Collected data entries
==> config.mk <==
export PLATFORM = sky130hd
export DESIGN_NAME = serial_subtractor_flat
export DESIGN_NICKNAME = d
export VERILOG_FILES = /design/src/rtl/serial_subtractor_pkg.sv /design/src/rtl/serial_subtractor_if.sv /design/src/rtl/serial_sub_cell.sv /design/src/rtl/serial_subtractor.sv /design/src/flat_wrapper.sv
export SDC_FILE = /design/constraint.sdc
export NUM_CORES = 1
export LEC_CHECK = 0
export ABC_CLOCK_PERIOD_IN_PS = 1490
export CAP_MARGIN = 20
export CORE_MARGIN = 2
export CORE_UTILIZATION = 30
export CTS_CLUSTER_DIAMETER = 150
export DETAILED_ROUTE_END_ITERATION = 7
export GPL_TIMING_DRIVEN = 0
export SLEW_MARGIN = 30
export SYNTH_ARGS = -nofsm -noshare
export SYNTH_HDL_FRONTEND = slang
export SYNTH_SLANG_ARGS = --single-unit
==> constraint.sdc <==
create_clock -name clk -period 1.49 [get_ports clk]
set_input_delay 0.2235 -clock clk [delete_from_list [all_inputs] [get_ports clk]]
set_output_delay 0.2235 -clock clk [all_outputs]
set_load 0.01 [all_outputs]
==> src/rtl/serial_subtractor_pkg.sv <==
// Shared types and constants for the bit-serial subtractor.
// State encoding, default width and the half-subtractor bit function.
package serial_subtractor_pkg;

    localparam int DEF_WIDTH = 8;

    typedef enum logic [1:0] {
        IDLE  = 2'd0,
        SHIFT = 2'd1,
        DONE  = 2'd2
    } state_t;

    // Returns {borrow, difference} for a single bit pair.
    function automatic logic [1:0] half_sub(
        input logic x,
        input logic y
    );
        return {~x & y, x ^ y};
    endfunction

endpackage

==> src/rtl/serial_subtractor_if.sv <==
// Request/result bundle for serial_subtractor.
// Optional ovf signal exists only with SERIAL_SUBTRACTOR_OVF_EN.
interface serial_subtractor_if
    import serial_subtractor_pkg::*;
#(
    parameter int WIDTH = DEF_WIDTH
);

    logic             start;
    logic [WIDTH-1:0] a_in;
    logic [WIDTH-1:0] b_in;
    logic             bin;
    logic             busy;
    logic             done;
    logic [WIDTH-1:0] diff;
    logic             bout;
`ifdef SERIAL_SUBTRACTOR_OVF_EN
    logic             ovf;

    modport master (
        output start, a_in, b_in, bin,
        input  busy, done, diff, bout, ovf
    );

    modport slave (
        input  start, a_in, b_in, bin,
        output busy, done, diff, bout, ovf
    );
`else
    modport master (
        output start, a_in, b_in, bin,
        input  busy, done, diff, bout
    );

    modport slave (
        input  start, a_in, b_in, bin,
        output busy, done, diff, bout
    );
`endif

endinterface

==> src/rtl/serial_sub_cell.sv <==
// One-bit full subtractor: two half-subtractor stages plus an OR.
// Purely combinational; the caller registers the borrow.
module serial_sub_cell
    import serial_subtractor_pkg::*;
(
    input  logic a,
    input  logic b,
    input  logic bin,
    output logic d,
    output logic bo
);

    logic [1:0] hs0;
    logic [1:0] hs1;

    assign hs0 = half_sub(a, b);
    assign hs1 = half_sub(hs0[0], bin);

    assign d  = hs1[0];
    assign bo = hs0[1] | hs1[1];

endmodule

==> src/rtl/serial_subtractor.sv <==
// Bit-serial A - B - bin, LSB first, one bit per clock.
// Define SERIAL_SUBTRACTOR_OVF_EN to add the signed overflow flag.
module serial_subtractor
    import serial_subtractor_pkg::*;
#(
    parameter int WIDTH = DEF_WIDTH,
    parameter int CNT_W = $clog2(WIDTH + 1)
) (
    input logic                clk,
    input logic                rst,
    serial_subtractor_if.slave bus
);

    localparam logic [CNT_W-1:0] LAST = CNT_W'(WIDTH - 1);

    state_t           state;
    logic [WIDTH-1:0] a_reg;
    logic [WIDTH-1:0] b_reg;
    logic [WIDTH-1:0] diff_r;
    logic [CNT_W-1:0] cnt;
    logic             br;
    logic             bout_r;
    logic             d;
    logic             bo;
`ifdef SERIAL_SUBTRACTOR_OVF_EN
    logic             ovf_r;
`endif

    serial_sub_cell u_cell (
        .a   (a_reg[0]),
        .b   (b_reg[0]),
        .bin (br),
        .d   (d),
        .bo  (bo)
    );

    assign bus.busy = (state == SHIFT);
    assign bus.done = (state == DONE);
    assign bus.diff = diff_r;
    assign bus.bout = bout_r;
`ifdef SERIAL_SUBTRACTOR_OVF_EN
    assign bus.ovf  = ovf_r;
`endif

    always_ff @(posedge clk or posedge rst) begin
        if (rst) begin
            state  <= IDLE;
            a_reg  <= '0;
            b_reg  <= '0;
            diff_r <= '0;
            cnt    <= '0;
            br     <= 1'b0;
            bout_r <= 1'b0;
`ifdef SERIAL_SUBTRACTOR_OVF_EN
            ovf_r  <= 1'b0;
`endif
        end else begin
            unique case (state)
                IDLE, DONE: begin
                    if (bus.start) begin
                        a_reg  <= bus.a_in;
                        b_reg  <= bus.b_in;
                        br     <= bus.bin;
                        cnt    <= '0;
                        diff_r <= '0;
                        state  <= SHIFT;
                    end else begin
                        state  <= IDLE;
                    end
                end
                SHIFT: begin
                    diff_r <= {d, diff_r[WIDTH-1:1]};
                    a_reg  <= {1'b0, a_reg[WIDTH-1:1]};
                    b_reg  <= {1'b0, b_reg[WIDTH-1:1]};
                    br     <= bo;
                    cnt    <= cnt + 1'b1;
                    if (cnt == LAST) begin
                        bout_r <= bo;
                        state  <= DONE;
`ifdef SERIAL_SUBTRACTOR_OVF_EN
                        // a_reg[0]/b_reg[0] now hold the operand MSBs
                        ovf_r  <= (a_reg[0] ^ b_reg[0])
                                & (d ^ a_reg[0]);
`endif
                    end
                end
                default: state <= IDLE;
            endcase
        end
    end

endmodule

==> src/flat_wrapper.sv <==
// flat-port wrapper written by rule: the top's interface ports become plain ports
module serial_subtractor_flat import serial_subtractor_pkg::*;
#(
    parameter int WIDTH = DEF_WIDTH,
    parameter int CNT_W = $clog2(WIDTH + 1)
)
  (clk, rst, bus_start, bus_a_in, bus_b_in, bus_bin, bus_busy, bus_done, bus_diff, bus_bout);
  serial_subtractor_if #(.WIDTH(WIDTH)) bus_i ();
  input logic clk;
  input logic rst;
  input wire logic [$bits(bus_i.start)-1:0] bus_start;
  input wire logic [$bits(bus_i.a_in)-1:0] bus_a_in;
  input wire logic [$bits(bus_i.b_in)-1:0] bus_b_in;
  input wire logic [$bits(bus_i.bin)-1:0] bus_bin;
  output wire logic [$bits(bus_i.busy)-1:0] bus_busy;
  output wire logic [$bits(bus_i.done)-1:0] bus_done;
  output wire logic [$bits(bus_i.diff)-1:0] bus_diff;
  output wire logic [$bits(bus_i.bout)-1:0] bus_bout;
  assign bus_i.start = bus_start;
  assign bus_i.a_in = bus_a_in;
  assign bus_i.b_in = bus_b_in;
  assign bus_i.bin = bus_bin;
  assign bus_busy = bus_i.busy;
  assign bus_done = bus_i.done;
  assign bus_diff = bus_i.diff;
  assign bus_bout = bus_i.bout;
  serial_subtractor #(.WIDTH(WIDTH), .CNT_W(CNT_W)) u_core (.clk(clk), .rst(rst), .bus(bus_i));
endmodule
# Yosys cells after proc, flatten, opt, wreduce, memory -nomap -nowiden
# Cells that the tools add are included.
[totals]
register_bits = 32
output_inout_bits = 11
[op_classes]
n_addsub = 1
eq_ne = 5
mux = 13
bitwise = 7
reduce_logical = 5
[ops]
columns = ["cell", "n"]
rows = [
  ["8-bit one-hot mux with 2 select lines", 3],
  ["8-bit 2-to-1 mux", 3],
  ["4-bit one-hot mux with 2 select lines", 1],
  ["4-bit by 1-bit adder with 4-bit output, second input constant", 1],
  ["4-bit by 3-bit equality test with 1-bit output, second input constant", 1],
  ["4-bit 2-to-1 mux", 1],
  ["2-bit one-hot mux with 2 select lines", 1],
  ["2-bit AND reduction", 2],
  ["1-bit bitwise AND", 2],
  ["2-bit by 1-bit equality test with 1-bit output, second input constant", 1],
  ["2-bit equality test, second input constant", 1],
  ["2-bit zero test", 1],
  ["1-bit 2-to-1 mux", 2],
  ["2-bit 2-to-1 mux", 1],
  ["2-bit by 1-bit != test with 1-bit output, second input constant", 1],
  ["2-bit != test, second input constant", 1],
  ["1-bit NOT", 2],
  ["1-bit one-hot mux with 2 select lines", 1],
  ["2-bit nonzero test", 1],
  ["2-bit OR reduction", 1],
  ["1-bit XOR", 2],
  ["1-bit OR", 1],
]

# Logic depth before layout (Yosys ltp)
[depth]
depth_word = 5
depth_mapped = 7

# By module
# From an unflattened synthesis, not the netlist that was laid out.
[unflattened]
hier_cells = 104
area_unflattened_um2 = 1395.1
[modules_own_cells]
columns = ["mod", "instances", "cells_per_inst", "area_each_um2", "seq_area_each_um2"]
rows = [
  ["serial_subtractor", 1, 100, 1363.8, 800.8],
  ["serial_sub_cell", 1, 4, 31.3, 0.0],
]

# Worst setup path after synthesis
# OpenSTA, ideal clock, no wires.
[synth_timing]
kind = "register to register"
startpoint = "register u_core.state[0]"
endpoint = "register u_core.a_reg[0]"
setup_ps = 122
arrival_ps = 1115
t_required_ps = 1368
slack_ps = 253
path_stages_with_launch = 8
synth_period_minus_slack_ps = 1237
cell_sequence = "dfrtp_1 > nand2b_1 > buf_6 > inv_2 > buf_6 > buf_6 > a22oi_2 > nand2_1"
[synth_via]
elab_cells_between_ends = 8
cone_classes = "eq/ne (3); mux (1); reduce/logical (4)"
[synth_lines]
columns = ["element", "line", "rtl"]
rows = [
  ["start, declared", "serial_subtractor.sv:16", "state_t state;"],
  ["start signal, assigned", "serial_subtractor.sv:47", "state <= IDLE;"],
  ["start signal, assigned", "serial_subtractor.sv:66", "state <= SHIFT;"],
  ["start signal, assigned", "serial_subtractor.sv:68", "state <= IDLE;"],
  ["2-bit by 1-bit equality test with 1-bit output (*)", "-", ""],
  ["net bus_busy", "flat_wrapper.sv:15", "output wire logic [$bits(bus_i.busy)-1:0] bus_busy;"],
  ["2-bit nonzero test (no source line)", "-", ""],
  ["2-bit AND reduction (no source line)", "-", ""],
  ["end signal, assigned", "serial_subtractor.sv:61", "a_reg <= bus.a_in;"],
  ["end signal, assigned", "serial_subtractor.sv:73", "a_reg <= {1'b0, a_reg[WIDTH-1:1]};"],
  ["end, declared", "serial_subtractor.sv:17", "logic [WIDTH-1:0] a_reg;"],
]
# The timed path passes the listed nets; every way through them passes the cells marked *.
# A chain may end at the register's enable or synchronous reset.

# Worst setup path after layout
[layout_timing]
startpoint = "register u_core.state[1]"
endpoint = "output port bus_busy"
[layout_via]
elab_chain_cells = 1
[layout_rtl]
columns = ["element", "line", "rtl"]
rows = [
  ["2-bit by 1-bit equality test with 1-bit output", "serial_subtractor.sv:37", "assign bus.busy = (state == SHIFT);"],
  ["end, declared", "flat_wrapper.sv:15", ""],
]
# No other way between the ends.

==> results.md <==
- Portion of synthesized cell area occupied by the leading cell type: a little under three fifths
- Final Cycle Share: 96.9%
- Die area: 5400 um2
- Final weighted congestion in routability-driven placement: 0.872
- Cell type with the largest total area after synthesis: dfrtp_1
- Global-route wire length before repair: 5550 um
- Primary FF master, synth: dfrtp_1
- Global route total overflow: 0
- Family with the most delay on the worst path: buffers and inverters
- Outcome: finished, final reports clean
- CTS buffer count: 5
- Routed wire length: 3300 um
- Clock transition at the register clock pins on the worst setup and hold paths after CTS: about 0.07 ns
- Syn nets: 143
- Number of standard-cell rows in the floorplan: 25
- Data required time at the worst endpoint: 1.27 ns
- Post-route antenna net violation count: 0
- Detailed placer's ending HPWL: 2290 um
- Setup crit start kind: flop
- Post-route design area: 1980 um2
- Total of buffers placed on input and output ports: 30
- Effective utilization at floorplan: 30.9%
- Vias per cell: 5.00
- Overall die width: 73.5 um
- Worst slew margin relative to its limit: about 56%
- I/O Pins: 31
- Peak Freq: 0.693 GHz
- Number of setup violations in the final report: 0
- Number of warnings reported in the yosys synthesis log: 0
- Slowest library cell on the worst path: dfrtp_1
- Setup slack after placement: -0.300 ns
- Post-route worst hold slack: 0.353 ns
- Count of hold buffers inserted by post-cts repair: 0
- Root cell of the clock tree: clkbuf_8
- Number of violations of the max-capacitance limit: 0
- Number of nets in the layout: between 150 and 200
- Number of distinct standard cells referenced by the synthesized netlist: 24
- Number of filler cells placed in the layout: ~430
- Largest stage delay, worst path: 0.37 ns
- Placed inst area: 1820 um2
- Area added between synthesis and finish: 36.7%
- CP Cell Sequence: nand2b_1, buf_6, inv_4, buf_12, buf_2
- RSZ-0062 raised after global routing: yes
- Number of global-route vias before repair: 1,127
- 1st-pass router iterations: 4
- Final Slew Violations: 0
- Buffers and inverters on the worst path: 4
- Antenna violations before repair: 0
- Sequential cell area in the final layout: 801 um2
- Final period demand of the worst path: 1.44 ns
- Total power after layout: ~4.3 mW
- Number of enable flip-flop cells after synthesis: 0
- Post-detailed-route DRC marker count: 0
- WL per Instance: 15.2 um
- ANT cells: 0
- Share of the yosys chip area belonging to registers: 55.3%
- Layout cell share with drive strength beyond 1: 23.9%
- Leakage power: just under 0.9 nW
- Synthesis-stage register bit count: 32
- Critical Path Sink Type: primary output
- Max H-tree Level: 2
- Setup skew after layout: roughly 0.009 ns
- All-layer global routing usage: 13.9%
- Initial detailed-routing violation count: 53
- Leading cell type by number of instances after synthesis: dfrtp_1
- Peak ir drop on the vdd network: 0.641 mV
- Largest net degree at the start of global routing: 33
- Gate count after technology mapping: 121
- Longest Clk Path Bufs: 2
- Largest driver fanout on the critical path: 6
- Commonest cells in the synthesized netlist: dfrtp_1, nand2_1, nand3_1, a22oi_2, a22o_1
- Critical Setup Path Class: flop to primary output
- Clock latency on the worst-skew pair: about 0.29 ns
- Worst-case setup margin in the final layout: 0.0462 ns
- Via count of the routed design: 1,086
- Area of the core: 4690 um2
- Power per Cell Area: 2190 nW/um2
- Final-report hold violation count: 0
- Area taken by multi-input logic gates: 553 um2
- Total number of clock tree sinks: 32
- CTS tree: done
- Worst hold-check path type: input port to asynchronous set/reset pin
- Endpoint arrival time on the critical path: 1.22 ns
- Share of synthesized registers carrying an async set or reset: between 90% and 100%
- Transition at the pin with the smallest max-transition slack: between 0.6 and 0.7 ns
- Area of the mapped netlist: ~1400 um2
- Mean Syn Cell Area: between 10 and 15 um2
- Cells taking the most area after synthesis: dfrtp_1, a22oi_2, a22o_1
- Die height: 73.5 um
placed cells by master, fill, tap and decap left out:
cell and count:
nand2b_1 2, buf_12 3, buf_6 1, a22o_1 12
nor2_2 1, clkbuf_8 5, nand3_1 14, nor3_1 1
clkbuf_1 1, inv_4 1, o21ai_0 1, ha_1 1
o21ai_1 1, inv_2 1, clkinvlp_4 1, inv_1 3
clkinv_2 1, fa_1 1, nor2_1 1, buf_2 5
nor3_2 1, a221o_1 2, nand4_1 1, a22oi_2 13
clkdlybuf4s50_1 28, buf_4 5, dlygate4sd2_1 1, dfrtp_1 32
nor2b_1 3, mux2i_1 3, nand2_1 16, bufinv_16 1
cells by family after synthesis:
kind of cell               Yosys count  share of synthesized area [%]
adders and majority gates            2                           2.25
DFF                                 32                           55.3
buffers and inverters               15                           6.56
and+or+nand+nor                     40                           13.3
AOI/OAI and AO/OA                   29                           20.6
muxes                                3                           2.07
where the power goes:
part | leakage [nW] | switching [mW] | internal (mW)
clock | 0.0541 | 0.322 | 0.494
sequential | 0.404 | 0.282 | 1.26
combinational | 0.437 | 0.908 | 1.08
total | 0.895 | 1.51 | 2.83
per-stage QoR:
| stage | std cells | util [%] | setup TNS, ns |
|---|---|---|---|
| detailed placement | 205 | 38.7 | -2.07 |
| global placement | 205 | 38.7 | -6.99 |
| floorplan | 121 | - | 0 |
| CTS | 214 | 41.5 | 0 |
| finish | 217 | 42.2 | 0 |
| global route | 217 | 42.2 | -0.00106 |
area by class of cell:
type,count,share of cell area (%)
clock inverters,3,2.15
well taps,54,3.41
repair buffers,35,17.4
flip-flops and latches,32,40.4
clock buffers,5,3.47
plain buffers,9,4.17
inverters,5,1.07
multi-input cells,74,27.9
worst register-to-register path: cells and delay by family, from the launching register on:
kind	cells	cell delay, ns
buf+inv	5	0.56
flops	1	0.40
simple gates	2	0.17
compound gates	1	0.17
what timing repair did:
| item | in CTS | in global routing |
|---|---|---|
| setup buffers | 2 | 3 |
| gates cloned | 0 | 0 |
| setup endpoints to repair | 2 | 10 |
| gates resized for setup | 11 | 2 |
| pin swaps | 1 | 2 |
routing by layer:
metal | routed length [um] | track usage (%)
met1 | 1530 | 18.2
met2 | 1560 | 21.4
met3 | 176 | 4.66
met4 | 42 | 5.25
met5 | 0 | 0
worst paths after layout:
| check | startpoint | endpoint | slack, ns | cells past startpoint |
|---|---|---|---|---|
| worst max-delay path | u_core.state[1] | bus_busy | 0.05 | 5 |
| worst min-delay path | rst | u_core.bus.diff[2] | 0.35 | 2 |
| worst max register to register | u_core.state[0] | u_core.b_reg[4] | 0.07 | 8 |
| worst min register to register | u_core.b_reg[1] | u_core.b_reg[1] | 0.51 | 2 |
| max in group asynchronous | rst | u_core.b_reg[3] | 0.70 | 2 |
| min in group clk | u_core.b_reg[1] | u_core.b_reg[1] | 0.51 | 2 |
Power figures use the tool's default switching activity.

● **Prompt**:
Every line above that contains the word "second" should be reported.

● **Worked solution**:
  ["4-bit by 1-bit adder with 4-bit output, second input constant", 1],
  ["4-bit by 3-bit equality test with 1-bit output, second input constant", 1],
  ["2-bit by 1-bit equality test with 1-bit output, second input constant", 1],
  ["2-bit equality test, second input constant", 1],
  ["2-bit by 1-bit != test with 1-bit output, second input constant", 1],
  ["2-bit != test, second input constant", 1],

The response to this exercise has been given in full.